Pallas’s Cat

Pallas’s Cat (Otocolobus manul or Felis manul), also known as the Manul, is a small wild cat of Central Asia.

It is about the size of a house cat, at 60 cm (24 in) long, not including its 25 cm (10 in) tail, and an average weight of 3.6 kg (8 lbs). Its fur is ochre in colour with vertical bars, which are sometimes not visible due to the thick fur. It is named after the naturalist Peter Simon Pallas, who first described the species in 1776.

Pallas’s Cat is the oldest living species of a clade of felids that includes the modern genus Felis. This feline, along with the extinct Martelli’s Cat, were the first two modern cats to evolve from Pseudaelurus approximately 12 million years ago.

This cat has several features which distinguish it from other felines. Most strikingly, it has round pupils. Its legs are short, its rump is rather bulky, and its fur long and thick. The combination of its stocky posture and thick fur makes it appear especially stout and plushy. Its coat changes with the seasons: the winter coat is greyer and less patterned than the summer coat. The ears are set low and give the cat a somewhat owl-like appearance. Because of its relatively flat face, it was once thought that Pallas’s Cat was the ancestor of the Persian cat breed.

Pallas’s Cat inhabits the Asian steppes up to heights of 4000 m (13,000 ft). They are thought to be crepuscular hunters and feed on small rodents, pikas and birds.

Like other species of exotic felines, Pallas’s Cat has been hunted for its fur. Before it became a legally protected species, tens of thousands of skins were harvested yearly from countries in the habitat range, including China, Mongolia, Afghanistan and Russia. Today, the cat is regarded as beneficial to its environment as the cat feeds on agricultural pests. However, poisoning of pest rodents and pikas may also affect the cat’s survival.

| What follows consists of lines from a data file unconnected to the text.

==> v14: inputs <==
// testSlave
module testSlave(input clk, input reset,
    input  S_AXI_RREADY,
    output S_AXI_RVALID,
    output[5:0] S_AXI_RID,
    output[31:0] S_AXI_RDATA,
    output[1:0] S_AXI_RRESP,
    output S_AXI_RLAST,
    output S_AXI_ARREADY,
    input  S_AXI_ARVALID,
    input [5:0] S_AXI_ARID,
    input [5:0] S_AXI_ARADDR,
    input [7:0] S_AXI_ARLEN,
    input [2:0] S_AXI_ARSIZE,
    input [1:0] S_AXI_ARBURST,
    output S_AXI_WREADY,
    input  S_AXI_WVALID,
    input [31:0] S_AXI_WDATA,
    input [3:0] S_AXI_WSTRB,
    input  S_AXI_WLAST,
    output S_AXI_AWREADY,
    input  S_AXI_AWVALID,
    input [5:0] S_AXI_AWID,
    input [5:0] S_AXI_AWADDR,
    input [7:0] S_AXI_AWLEN,
    input [2:0] S_AXI_AWSIZE,
    input [1:0] S_AXI_AWBURST,
    input  S_AXI_BREADY,
    output S_AXI_BVALID,
    output[5:0] S_AXI_BID,
    output[1:0] S_AXI_BRESP
);
make LEC_CHECK=0 ABC_AREA=1 CAP_MARGIN=40 CORE_MARGIN=2 CORE_UTILIZATION=72 CTS_CLUSTER_DIAMETER=275 CTS_CLUSTER_SIZE=10 PLACE_DENSITY_LB_ADDON=0.09 SETUP_SLACK_MARGIN=0.54 SLEW_MARGIN=20 finish   # period 1.85 ns
run.sh (not shown) runs the stock make flow with config.mk's settings and CLKGATE_MAP_FILE=.
==> v15 (differences from v14) <==
Settings changed: ABC_AREA 1 to unset, CAP_MARGIN 40 to 20, CTS_CLUSTER_DIAMETER 275 to unset, CTS_CLUSTER_SIZE 10 to 42, PLACE_DENSITY set to 0.6, PLACE_DENSITY_LB_ADDON 0.09 to unset, SETUP_SLACK_MARGIN 0.54 to unset.
==> flow/constraint.sdc (replaced) <==
create_clock -name core_clock -period 2.27 [get_ports {clk}]
set_input_delay 0.4540 -clock core_clock [delete_from_list [all_inputs] [get_ports {clk}]]
set_output_delay 0.4540 -clock core_clock [all_outputs]
set_load 0.01 [all_outputs]
==> flow_summary.toml <==
# yosys + openroad results
[status]
status = "did not finish"
stop_stage = "global routing (5_1_grt)"
firstError = "[ERROR DPL-0038] Utilization greater than 100%, impossible to legalize"

[die]
rows = 69

[synthesis]
adder_share = 0.00956
mux_share = 0
top_cell_area_share = 0.670

[placement]
gp_congestion = 0.958
dp_hpwl_mm = 50.5

[clocking]
post_cts_resized = 328
Source of the figures above: v14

Successful captive-breeding of Pallas’s Cat is difficult. Although it breeds well, survival rates are low owing to infection. This has been attributed to an under-developed immune system, as its natural habitat is isolated and it wouldn’t normally be exposed to infection.

Pallas’s Cat has a complicated taxonomical history. It used to be placed in the genus Felis (along with most other cats). This bloated genus has later been split into many smaller genera, resulting in Pallas’s Cat to be reclassified as the only member of the genus Otocolobus. However, during the late 20th century Pallas’s Cat was considered to be closely related to the remaining species of the genus Felis and was classified accordingly. Finally, recent research has shown Pallas’s Cat to be closely related to both Felis and Prionailurus. As a result, the genus Otocolobus has been resurrected and Pallas’s Cat has been reclassified (again).